20. What type of boundary did Part 1 simulate?_________________________
21. What type of boundary did Part 2 simulate?_________________________
22. In Part 3B. What part of the Earth did the Styrofoam simulate?___________________
What did the water simulate?________________________
23. What type of boundary did you simulate in Part 3?_________________________
24. Ocean crust has a density of 3.3grams/cm3. Continental crust has a density of 2.7grams/cm3.
Using density, explain what will happen when these two types of crust come together.
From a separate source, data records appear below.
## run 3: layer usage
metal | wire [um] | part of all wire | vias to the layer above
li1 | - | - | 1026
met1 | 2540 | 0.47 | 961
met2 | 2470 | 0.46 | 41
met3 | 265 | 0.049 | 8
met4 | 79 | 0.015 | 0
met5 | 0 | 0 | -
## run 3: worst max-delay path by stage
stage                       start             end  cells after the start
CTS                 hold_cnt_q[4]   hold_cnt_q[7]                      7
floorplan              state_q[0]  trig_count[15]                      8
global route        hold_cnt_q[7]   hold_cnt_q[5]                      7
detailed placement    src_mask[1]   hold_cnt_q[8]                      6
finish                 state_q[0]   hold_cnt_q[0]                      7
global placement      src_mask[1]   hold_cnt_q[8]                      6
## config.mk

```make
export PLATFORM = sky130hd
export DESIGN_NAME = cb_scan
export DESIGN_NICKNAME = d
export VERILOG_FILES = /design/src/rtl/cb_pkg.sv /design/src/rtl/cb_tag_pipe.sv /design/src/rtl/cb_scan.sv
export SDC_FILE = /design/constraint.sdc
export NUM_CORES = 1
export LEC_CHECK = 0
export ABC_CLOCK_PERIOD_IN_PS = 8550
export CAP_MARGIN = 15
export CORE_MARGIN = 2
export CORE_UTILIZATION = 47
export CTS_BUF_LIST = sky130_fd_sc_hd__clkbuf_8 sky130_fd_sc_hd__clkbuf_16
export CTS_CLUSTER_SIZE = 12
export DETAILED_ROUTE_END_ITERATION = 8
export HOLD_SLACK_MARGIN = 0.15
export PLACE_DENSITY = 0.79
export SLEW_MARGIN = 25
export SYNTH_ARGS = -nofsm -noshare
export SYNTH_HDL_FRONTEND = slang
export SYNTH_SLANG_ARGS = --single-unit
```

## constraint.sdc

```tcl
create_clock -name clk -period 8.55 [get_ports clk]
set_clock_uncertainty 0.05 [all_clocks]
set_input_delay 1.2825 -clock clk [delete_from_list [all_inputs] [get_ports clk]]
set_output_delay 1.2825 -clock clk [all_outputs]
set_load 0.005 [all_outputs]
```
--- src/rtl/painterengine_gpu_pixel_writeback.sv ---
// Buffers blended ARGB pixels and writes them row-major into a framebuffer
// rectangle over an Avalon-MM write master.
//   i_wire_clock/i_wire_resetn : clock, synchronous active-low reset
//   i_wire_start + geometry    : begin a job (base, width, height, byte stride)
//   i_wire_valid, a, r, g, b   : incoming pixel stream (no backpressure)
//   o_wire_busy/o_wire_done    : job running / one-cycle completion pulse
//   o_wire_almost_full         : upstream throttle, o_wire_overflow sticky drop flag
//   o_wire_mem_*               : Avalon write master (write/address/writedata/waitrequest)
//
// state | meaning
// IDLE  | waiting for start
// RUN   | accepting pixels and writing them out
// DONE  | one-cycle done pulse, then back to IDLE
module painterengine_gpu_pixel_writeback
  import painterengine_gpu_pkg::*;
#(
  parameter int ADDR_WIDTH  = 32,
  parameter int FIFO_DEPTH  = 16,
  parameter int AFULL_LEVEL = 12
) (
  input  logic                  i_wire_clock,
  input  logic                  i_wire_resetn,
  input  logic                  i_wire_start,
  input  logic [ADDR_WIDTH-1:0] i_wire_base_addr,
  input  logic [15:0]           i_wire_width,
  input  logic [15:0]           i_wire_height,
  input  logic [ADDR_WIDTH-1:0] i_wire_stride,
  input  logic                  i_wire_valid,
  input  logic [7:0]            a,
  input  logic [7:0]            r,
  input  logic [7:0]            g,
  input  logic [7:0]            b,
  output logic                  o_wire_busy,
  output logic                  o_wire_done,
  output logic                  o_wire_almost_full,
  output logic                  o_wire_overflow,
  output logic                  o_wire_mem_write,
  output logic [ADDR_WIDTH-1:0] o_wire_mem_address,
  output logic [31:0]           o_wire_mem_writedata,
  input  logic                  i_wire_mem_waitrequest
);

  localparam int CW = $clog2(FIFO_DEPTH) + 1;

  wb_state_e             state_q, state_d;
  logic [ADDR_WIDTH-1:0] row_base_q, row_base_d, stride_q, stride_d, addr_q, addr_d;
  logic [15:0]           width_q, width_d, x_q, x_d;
  logic [31:0]           total_q, total_d, accepted_q, accepted_d, written_q, written_d;
  logic                  ovf_q, ovf_d, af_q, af_d, write_q, write_d;
  logic [PIXEL_W-1:0]    wdata_q, wdata_d;

  logic                  fifo_full, fifo_empty;
  logic [CW-1:0]         fifo_count, count_nxt;
  logic [PIXEL_W-1:0]    fifo_rdata;

  logic                  run, accept, room, push, drop, load, x_last;
  logic [15:0]           x_adv, x_cur;
  logic [ADDR_WIDTH-1:0] rb_adv, rb_cur, pix_addr;

  assign run    = (state_q == ST_RUN);
  assign accept = write_q & ~i_wire_mem_waitrequest;
  assign room   = (accepted_q != total_q);
  assign push   = run & i_wire_valid & ~fifo_full & room;
  assign drop   = run & i_wire_valid & fifo_full & room;
  // Load a new pixel when the bus slot is free or is being freed this edge.
  assign load   = run & ~fifo_empty & (~write_q | accept);

  // x/row_base point at the pixel on the bus while write is up, else at the
  // next pixel to write; on an acceptance edge the advanced position is the
  // address of the pixel loaded back-to-back.
  assign x_last   = (x_q == width_q - 16'd1);
  assign x_adv    = x_last ? 16'd0 : x_q + 16'd1;
  assign rb_adv   = x_last ? row_base_q + stride_q : row_base_q;
  assign x_cur    = accept ? x_adv : x_q;
  assign rb_cur   = accept ? rb_adv : row_base_q;
  assign pix_addr = rb_cur + ADDR_WIDTH'(x_cur) * ADDR_WIDTH'(BYTES_PER_PIXEL);

  assign count_nxt = fifo_count + CW'(push) - CW'(load);

  painterengine_gpu_sync_fifo #(
    .WIDTH (PIXEL_W),
    .DEPTH (FIFO_DEPTH)
  ) u_fifo (
    .clk_i   (i_wire_clock),
    .rst_ni  (i_wire_resetn),
    .push_i  (push),
    .wdata_i (argb_pack(a, r, g, b)),
    .pop_i   (load),
    .rdata_o (fifo_rdata),
    .full_o  (fifo_full),
    .empty_o (fifo_empty),
    .count_o (fifo_count)
  );

  always_comb begin
    state_d    = state_q;
    row_base_d = row_base_q;
    stride_d   = stride_q;
    addr_d     = addr_q;
    width_d    = width_q;
    x_d        = x_q;
    total_d    = total_q;
    accepted_d = accepted_q;
    written_d  = written_q;
    ovf_d      = ovf_q;
    write_d    = write_q;
    wdata_d    = wdata_q;
    af_d       = (count_nxt >= CW'(AFULL_LEVEL));

    if (push) accepted_d = accepted_q + 32'd1;
    if (drop) ovf_d = 1'b1;
    if (accept) begin
      written_d  = written_q + 32'd1;
      x_d        = x_adv;
      row_base_d = rb_adv;
    end
    if (load) begin
      write_d = 1'b1;
      addr_d  = pix_addr;
      wdata_d = fifo_rdata;
    end else if (accept) begin
      write_d = 1'b0;
    end

    case (state_q)
      ST_IDLE: begin
        if (i_wire_start) begin
          row_base_d = i_wire_base_addr;
          stride_d   = i_wire_stride;
          width_d    = i_wire_width;
          total_d    = 32'(i_wire_width) * 32'(i_wire_height);
          x_d        = 16'd0;
          accepted_d = 32'd0;
          written_d  = 32'd0;
          ovf_d      = 1'b0;
          state_d    = (i_wire_width != 16'd0 && i_wire_height != 16'd0) ? ST_RUN : ST_DONE;
        end
      end
      ST_RUN:  if (written_q == total_q) state_d = ST_DONE;
      ST_DONE: state_d = ST_IDLE;
      default: state_d = ST_IDLE;
    endcase
  end

  always_ff @(posedge i_wire_clock) begin
    if (!i_wire_resetn) begin
      state_q    <= ST_IDLE;
      row_base_q <= '0;
      stride_q   <= '0;
      addr_q     <= '0;
      width_q    <= '0;
      x_q        <= '0;
      total_q    <= '0;
      accepted_q <= '0;
      written_q  <= '0;
      ovf_q      <= 1'b0;
      af_q       <= 1'b0;
      write_q    <= 1'b0;
      wdata_q    <= '0;
    end else begin
      state_q    <= state_d;
      row_base_q <= row_base_d;
      stride_q   <= stride_d;
      addr_q     <= addr_d;
      width_q    <= width_d;
      x_q        <= x_d;
      total_q    <= total_d;
      accepted_q <= accepted_d;
      written_q  <= written_d;
      ovf_q      <= ovf_d;
      af_q       <= af_d;
      write_q    <= write_d;
      wdata_q    <= wdata_d;
    end
  end

  assign o_wire_busy          = run;
  assign o_wire_done          = (state_q == ST_DONE);
  assign o_wire_almost_full   = af_q;
  assign o_wire_overflow      = ovf_q;
  assign o_wire_mem_write     = write_q;
  assign o_wire_mem_address   = addr_q;
  assign o_wire_mem_writedata = wdata_q;

endmodule
$ cat config.mk
export PLATFORM = sky130hd
export DESIGN_NAME = synth_spi_write_scheduler
export DESIGN_NICKNAME = d
export VERILOG_FILES = /design/src/rtl/synth_spi_write_scheduler.sv
export SDC_FILE = /design/constraint.sdc
export NUM_CORES = 1
export LEC_CHECK = 0
export CAP_MARGIN = 20
export CORE_MARGIN = 2
export CORE_UTILIZATION = 63
export CTS_BUF_LIST = sky130_fd_sc_hd__clkbuf_2 sky130_fd_sc_hd__clkbuf_4 sky130_fd_sc_hd__clkbuf_8
export CTS_CLUSTER_SIZE = 28
export DETAILED_ROUTE_END_ITERATION = 7
export GPL_TIMING_DRIVEN = 0
export PLACE_DENSITY = 0.82
export SETUP_SLACK_MARGIN = 0.02
export SLEW_MARGIN = 20
export SYNTH_ARGS = -nofsm -noshare
export SYNTH_HDL_FRONTEND = slang
export SYNTH_SLANG_ARGS = --single-unit
$ cat constraint.sdc
create_clock -name i_Clock -period 2.1 [get_ports i_Clock]
set_input_delay 0.42 -clock i_Clock [delete_from_list [all_inputs] [get_ports i_Clock]]
set_output_delay 0.42 -clock i_Clock [all_outputs]
set_load 0.02 [all_outputs]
Part 5: Global Application
25. You know that the earth is moving at plate boundaries. What features might you expect to find
closely related to plate boundaries? (Take a guess!)
Go to http://www.uky.edu/AS/Geology/howell/goodies/elearning/module04swf.swf
26. Look at the world map. First view the Volcanoes layer, and then view the Earthquakes layer.
What do you notice about how the locations of these features relate?
27. Now view the Boundaries layer. How do the plate boundaries relate to the positions of most
earthquakes and volcanoes?
28. Find one example of a Transform plate boundary.
(Hint: Use the Velocity layer to see what direction the plates are moving)
a. Which plates are involved? (Hint: Use the Names later)
b. What geologic feature(s) do you find at the boundary?
c. How does this compare to what you saw in Part 1?
29. Find one example of a Convergent plate boundary.
a. Which plates are involved?
b. What geologic feature(s) do you find at the boundary?
c. How does this compare to what you saw in Part 2?
d. How does this compare to what you saw in Part 3?
30. Find one example of a Divergent plate boundary.
a. Which plates are involved?
b. What feature(s) do you find at the boundary?
c. How old (relatively) must rocks be on the ridge right at the plate boundary?